**Prompt:**
Say how many lines of the data contain "waits", and nothing more.

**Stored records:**
[Start of Attachment]
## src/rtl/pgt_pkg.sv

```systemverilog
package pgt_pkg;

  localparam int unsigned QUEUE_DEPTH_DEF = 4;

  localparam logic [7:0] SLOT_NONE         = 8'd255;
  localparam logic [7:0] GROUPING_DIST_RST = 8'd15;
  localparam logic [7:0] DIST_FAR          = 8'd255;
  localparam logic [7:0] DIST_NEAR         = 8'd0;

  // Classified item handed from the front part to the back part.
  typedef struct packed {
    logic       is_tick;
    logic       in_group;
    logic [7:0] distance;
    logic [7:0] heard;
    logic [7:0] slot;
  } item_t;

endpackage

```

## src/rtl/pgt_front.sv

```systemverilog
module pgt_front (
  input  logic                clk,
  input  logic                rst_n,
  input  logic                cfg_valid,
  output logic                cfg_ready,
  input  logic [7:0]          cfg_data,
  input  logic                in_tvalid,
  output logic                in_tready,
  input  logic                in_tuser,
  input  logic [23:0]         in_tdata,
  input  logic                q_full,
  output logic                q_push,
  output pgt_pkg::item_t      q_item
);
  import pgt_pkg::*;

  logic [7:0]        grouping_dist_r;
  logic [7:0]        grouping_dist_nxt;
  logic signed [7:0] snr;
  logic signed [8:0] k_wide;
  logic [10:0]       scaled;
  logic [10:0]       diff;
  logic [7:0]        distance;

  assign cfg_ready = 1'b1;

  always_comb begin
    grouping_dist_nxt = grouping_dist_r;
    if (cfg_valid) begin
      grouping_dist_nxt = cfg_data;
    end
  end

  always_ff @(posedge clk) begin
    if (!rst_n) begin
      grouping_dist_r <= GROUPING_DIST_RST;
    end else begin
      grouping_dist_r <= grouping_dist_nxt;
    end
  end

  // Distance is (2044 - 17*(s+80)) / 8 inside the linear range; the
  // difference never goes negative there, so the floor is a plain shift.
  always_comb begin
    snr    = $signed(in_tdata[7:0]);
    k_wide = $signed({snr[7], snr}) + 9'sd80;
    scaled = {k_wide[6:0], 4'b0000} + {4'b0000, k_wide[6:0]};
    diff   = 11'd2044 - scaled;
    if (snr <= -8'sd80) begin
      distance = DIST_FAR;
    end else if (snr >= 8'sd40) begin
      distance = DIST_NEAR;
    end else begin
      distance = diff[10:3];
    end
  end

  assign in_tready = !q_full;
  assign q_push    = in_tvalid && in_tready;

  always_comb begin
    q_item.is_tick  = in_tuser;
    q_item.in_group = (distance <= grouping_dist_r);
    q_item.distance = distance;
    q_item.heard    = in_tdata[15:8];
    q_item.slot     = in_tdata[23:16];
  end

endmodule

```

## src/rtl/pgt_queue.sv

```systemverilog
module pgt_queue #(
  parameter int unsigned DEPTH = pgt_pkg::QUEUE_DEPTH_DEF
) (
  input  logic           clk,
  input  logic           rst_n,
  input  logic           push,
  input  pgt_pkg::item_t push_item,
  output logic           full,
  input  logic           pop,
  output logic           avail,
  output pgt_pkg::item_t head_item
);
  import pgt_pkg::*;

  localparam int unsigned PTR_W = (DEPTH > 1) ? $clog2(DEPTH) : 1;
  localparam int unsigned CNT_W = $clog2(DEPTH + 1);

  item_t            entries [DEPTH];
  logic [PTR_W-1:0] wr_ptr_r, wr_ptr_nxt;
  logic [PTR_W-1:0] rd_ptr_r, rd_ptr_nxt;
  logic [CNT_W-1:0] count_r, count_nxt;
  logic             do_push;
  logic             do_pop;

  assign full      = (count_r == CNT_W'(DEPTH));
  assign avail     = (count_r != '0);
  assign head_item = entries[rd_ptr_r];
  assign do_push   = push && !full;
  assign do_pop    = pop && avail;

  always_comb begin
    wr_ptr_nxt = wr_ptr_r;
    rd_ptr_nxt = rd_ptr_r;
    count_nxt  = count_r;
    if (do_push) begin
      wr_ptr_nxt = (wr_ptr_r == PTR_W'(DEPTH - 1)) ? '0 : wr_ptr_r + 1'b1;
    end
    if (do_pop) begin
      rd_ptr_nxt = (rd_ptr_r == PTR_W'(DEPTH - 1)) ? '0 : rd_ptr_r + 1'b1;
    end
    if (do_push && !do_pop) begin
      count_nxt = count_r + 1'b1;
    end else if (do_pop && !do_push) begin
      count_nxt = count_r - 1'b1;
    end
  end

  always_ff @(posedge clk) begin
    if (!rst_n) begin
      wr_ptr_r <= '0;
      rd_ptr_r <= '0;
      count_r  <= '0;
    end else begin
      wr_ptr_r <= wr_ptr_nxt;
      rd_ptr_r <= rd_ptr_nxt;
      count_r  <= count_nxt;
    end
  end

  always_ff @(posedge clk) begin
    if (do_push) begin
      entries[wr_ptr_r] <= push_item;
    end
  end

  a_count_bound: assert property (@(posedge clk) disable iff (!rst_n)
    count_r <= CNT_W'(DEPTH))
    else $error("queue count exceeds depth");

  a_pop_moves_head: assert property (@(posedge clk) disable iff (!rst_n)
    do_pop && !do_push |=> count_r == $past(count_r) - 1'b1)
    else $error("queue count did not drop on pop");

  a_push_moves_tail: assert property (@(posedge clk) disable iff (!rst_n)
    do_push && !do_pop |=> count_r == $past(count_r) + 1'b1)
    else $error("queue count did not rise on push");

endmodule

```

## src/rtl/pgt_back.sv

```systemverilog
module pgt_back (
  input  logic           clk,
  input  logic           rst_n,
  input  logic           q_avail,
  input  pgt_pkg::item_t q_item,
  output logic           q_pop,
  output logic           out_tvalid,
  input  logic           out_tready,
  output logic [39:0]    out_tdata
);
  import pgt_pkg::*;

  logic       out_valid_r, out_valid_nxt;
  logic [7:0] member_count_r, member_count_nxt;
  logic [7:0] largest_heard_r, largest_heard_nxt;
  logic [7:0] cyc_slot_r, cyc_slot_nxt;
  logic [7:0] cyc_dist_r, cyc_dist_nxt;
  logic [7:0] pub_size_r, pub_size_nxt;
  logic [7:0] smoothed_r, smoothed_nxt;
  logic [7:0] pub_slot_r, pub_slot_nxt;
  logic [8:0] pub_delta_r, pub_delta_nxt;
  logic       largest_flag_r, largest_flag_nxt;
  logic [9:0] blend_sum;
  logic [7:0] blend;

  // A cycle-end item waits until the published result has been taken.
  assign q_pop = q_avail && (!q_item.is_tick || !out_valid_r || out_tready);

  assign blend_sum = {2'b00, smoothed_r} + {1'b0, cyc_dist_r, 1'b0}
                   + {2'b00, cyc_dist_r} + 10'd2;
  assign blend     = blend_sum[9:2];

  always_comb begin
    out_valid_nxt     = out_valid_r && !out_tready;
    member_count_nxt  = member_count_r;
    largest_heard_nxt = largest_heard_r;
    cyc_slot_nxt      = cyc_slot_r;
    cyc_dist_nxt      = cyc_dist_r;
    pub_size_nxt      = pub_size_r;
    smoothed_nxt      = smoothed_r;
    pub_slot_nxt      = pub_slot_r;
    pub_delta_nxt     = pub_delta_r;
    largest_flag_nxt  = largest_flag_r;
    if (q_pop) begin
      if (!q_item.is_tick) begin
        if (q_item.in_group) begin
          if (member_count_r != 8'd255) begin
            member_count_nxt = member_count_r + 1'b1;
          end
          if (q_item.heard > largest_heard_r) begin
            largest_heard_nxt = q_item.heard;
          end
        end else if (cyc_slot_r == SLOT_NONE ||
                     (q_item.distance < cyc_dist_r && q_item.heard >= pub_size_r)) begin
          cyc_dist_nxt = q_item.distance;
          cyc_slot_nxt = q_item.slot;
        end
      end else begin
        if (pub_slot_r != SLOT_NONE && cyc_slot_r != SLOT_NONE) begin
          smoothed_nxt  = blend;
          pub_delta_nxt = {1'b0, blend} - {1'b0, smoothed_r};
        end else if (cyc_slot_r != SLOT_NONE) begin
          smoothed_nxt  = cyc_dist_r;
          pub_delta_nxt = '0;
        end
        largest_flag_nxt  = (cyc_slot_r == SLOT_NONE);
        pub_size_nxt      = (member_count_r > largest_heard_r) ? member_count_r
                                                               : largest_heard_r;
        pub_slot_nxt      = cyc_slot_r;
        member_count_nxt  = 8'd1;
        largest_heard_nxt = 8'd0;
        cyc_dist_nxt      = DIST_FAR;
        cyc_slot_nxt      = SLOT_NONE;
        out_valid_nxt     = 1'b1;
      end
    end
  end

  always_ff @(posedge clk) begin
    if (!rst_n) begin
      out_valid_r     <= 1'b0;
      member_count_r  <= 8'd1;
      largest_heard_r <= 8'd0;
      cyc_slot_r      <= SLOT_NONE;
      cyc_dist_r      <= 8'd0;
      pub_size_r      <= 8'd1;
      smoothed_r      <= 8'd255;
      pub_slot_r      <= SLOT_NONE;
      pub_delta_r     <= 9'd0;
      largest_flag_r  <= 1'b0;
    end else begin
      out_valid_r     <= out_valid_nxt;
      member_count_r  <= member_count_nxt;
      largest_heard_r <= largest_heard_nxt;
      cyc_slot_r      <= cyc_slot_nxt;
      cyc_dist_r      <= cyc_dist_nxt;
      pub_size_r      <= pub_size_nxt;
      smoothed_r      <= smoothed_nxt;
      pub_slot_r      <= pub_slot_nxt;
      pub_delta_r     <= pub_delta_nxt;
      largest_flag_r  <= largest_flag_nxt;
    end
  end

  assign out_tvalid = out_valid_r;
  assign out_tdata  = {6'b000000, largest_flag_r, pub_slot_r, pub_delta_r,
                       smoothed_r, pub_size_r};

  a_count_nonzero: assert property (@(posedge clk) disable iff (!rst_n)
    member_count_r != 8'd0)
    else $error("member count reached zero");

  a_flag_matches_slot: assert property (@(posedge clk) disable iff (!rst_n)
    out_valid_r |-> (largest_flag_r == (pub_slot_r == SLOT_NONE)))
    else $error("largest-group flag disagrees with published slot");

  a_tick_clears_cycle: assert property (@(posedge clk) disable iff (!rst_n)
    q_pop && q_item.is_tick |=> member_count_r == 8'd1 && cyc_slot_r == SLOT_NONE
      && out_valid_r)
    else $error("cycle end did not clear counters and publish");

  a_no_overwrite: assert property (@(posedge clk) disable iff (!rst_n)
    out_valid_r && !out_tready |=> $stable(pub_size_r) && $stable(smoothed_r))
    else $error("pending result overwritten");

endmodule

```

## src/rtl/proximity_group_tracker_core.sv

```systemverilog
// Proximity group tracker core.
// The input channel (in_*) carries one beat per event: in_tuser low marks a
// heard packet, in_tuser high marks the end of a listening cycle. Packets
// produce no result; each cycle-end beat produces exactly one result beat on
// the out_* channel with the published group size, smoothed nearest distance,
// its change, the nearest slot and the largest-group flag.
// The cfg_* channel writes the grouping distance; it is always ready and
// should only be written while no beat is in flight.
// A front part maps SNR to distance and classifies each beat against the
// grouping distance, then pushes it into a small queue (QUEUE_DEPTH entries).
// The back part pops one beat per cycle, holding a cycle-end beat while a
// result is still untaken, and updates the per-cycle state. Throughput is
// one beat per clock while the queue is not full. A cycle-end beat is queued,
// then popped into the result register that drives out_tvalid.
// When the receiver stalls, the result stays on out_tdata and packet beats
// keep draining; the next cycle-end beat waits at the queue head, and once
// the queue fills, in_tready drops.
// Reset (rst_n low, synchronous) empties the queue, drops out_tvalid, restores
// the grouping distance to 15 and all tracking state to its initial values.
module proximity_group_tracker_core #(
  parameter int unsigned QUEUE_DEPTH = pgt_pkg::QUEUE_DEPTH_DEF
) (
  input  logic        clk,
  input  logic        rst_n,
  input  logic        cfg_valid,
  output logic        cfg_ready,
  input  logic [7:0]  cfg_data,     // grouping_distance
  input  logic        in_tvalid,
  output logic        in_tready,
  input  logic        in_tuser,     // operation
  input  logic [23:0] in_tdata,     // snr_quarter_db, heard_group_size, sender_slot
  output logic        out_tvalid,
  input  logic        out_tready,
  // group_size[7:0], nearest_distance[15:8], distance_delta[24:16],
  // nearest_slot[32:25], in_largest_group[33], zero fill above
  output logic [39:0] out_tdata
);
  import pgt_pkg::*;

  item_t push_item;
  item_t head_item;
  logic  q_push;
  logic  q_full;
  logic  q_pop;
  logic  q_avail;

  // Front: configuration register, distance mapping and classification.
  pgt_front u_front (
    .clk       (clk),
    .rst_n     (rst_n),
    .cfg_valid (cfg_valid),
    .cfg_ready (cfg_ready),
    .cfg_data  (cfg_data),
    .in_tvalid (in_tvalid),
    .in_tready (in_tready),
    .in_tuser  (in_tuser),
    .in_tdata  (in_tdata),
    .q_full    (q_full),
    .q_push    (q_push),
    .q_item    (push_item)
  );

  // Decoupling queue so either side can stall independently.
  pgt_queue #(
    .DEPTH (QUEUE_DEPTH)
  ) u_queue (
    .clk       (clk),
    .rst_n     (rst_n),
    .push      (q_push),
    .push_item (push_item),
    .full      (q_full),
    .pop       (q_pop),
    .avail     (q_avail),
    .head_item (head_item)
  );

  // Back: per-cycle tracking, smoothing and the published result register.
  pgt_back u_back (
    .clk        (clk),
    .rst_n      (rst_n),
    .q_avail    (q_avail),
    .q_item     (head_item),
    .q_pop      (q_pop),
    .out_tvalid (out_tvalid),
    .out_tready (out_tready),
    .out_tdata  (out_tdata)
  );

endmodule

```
[End of Attachment]
**Written response:**
2